(Saved entries)
%%

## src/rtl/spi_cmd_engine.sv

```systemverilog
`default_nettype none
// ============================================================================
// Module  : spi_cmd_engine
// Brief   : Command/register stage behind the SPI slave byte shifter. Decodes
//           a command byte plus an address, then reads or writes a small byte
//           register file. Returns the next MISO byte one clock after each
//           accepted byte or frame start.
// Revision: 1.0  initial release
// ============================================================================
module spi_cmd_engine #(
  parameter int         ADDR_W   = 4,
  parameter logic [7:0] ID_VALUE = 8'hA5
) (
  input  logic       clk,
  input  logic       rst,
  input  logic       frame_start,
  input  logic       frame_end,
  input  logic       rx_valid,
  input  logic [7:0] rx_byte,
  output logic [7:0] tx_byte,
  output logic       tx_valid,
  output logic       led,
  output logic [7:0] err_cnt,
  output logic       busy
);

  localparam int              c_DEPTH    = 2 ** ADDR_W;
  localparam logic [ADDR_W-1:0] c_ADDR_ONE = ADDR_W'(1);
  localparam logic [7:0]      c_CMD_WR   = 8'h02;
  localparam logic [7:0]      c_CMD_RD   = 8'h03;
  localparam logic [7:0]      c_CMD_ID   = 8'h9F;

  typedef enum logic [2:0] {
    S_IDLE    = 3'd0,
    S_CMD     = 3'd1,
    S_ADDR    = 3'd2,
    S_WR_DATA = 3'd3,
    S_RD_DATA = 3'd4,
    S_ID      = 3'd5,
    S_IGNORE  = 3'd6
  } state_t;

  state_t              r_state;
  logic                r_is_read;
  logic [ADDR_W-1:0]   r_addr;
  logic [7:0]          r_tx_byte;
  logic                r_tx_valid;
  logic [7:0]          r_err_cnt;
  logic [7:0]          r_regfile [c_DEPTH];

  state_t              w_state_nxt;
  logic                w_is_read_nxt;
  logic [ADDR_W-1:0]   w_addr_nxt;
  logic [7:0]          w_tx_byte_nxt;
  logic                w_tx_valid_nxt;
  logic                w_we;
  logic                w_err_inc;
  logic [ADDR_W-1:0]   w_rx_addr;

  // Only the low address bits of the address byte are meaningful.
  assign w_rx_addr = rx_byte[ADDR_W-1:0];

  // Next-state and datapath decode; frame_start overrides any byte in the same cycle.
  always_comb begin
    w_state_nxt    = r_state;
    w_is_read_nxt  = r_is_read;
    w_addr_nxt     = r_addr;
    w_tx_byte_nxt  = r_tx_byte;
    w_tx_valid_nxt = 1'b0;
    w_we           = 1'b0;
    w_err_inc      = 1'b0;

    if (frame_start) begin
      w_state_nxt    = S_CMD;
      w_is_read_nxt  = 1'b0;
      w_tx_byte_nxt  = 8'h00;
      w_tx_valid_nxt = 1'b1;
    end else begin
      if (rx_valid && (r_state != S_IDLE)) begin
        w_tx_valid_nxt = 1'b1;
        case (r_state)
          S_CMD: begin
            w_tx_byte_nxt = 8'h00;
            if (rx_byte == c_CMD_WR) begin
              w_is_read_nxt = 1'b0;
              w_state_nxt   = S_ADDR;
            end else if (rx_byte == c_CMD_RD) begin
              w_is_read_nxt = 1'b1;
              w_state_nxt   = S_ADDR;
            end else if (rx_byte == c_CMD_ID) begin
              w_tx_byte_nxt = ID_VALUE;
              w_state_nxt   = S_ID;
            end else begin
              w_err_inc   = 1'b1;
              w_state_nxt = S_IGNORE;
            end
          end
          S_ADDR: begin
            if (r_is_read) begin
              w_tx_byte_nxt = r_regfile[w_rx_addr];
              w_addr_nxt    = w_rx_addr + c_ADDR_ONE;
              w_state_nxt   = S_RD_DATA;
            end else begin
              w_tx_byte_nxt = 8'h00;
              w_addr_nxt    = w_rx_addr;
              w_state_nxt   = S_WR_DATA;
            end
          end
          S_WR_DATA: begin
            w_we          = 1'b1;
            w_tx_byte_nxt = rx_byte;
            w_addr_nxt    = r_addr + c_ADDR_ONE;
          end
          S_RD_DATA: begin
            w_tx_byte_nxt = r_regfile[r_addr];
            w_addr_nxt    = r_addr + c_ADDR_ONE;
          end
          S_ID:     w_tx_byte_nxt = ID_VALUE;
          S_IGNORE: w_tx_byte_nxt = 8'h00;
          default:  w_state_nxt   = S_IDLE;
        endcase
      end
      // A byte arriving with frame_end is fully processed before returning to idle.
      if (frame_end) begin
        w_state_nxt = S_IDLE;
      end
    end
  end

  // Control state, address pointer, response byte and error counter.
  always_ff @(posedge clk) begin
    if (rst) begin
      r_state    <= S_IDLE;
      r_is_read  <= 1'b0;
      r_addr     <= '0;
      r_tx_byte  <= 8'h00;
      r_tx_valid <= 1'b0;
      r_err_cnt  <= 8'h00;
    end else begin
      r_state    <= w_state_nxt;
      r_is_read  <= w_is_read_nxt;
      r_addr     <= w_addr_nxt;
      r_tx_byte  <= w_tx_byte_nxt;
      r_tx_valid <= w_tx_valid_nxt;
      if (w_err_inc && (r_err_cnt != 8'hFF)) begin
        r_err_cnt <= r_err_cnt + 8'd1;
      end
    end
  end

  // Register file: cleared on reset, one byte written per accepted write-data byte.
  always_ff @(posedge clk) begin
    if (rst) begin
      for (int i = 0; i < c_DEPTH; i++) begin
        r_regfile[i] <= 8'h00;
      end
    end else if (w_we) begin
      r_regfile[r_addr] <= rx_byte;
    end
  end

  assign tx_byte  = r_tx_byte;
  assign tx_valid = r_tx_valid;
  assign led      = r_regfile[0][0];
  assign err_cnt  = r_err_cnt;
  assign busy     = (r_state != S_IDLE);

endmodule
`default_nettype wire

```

%%

_Instructions to follow_
Output all records exactly, with nothing added or dropped.

_Task result_
## src/rtl/spi_cmd_engine.sv

```systemverilog
`default_nettype none
// ============================================================================
// Module  : spi_cmd_engine
// Brief   : Command/register stage behind the SPI slave byte shifter. Decodes
//           a command byte plus an address, then reads or writes a small byte
//           register file. Returns the next MISO byte one clock after each
//           accepted byte or frame start.
// Revision: 1.0  initial release
// ============================================================================
module spi_cmd_engine #(
  parameter int         ADDR_W   = 4,
  parameter logic [7:0] ID_VALUE = 8'hA5
) (
  input  logic       clk,
  input  logic       rst,
  input  logic       frame_start,
  input  logic       frame_end,
  input  logic       rx_valid,
  input  logic [7:0] rx_byte,
  output logic [7:0] tx_byte,
  output logic       tx_valid,
  output logic       led,
  output logic [7:0] err_cnt,
  output logic       busy
);

  localparam int              c_DEPTH    = 2 ** ADDR_W;
  localparam logic [ADDR_W-1:0] c_ADDR_ONE = ADDR_W'(1);
  localparam logic [7:0]      c_CMD_WR   = 8'h02;
  localparam logic [7:0]      c_CMD_RD   = 8'h03;
  localparam logic [7:0]      c_CMD_ID   = 8'h9F;

  typedef enum logic [2:0] {
    S_IDLE    = 3'd0,
    S_CMD     = 3'd1,
    S_ADDR    = 3'd2,
    S_WR_DATA = 3'd3,
    S_RD_DATA = 3'd4,
    S_ID      = 3'd5,
    S_IGNORE  = 3'd6
  } state_t;

  state_t              r_state;
  logic                r_is_read;
  logic [ADDR_W-1:0]   r_addr;
  logic [7:0]          r_tx_byte;
  logic                r_tx_valid;
  logic [7:0]          r_err_cnt;
  logic [7:0]          r_regfile [c_DEPTH];

  state_t              w_state_nxt;
  logic                w_is_read_nxt;
  logic [ADDR_W-1:0]   w_addr_nxt;
  logic [7:0]          w_tx_byte_nxt;
  logic                w_tx_valid_nxt;
  logic                w_we;
  logic                w_err_inc;
  logic [ADDR_W-1:0]   w_rx_addr;

  // Only the low address bits of the address byte are meaningful.
  assign w_rx_addr = rx_byte[ADDR_W-1:0];

  // Next-state and datapath decode; frame_start overrides any byte in the same cycle.
  always_comb begin
    w_state_nxt    = r_state;
    w_is_read_nxt  = r_is_read;
    w_addr_nxt     = r_addr;
    w_tx_byte_nxt  = r_tx_byte;
    w_tx_valid_nxt = 1'b0;
    w_we           = 1'b0;
    w_err_inc      = 1'b0;

    if (frame_start) begin
      w_state_nxt    = S_CMD;
      w_is_read_nxt  = 1'b0;
      w_tx_byte_nxt  = 8'h00;
      w_tx_valid_nxt = 1'b1;
    end else begin
      if (rx_valid && (r_state != S_IDLE)) begin
        w_tx_valid_nxt = 1'b1;
        case (r_state)
          S_CMD: begin
            w_tx_byte_nxt = 8'h00;
            if (rx_byte == c_CMD_WR) begin
              w_is_read_nxt = 1'b0;
              w_state_nxt   = S_ADDR;
            end else if (rx_byte == c_CMD_RD) begin
              w_is_read_nxt = 1'b1;
              w_state_nxt   = S_ADDR;
            end else if (rx_byte == c_CMD_ID) begin
              w_tx_byte_nxt = ID_VALUE;
              w_state_nxt   = S_ID;
            end else begin
              w_err_inc   = 1'b1;
              w_state_nxt = S_IGNORE;
            end
          end
          S_ADDR: begin
            if (r_is_read) begin
              w_tx_byte_nxt = r_regfile[w_rx_addr];
              w_addr_nxt    = w_rx_addr + c_ADDR_ONE;
              w_state_nxt   = S_RD_DATA;
            end else begin
              w_tx_byte_nxt = 8'h00;
              w_addr_nxt    = w_rx_addr;
              w_state_nxt   = S_WR_DATA;
            end
          end
          S_WR_DATA: begin
            w_we          = 1'b1;
            w_tx_byte_nxt = rx_byte;
            w_addr_nxt    = r_addr + c_ADDR_ONE;
          end
          S_RD_DATA: begin
            w_tx_byte_nxt = r_regfile[r_addr];
            w_addr_nxt    = r_addr + c_ADDR_ONE;
          end
          S_ID:     w_tx_byte_nxt = ID_VALUE;
          S_IGNORE: w_tx_byte_nxt = 8'h00;
          default:  w_state_nxt   = S_IDLE;
        endcase
      end
      // A byte arriving with frame_end is fully processed before returning to idle.
      if (frame_end) begin
        w_state_nxt = S_IDLE;
      end
    end
  end

  // Control state, address pointer, response byte and error counter.
  always_ff @(posedge clk) begin
    if (rst) begin
      r_state    <= S_IDLE;
      r_is_read  <= 1'b0;
      r_addr     <= '0;
      r_tx_byte  <= 8'h00;
      r_tx_valid <= 1'b0;
      r_err_cnt  <= 8'h00;
    end else begin
      r_state    <= w_state_nxt;
      r_is_read  <= w_is_read_nxt;
      r_addr     <= w_addr_nxt;
      r_tx_byte  <= w_tx_byte_nxt;
      r_tx_valid <= w_tx_valid_nxt;
      if (w_err_inc && (r_err_cnt != 8'hFF)) begin
        r_err_cnt <= r_err_cnt + 8'd1;
      end
    end
  end

  // Register file: cleared on reset, one byte written per accepted write-data byte.
  always_ff @(posedge clk) begin
    if (rst) begin
      for (int i = 0; i < c_DEPTH; i++) begin
        r_regfile[i] <= 8'h00;
      end
    end else if (w_we) begin
      r_regfile[r_addr] <= rx_byte;
    end
  end

  assign tx_byte  = r_tx_byte;
  assign tx_valid = r_tx_valid;
  assign led      = r_regfile[0][0];
  assign err_cnt  = r_err_cnt;
  assign busy     = (r_state != S_IDLE);

endmodule
`default_nettype wire

```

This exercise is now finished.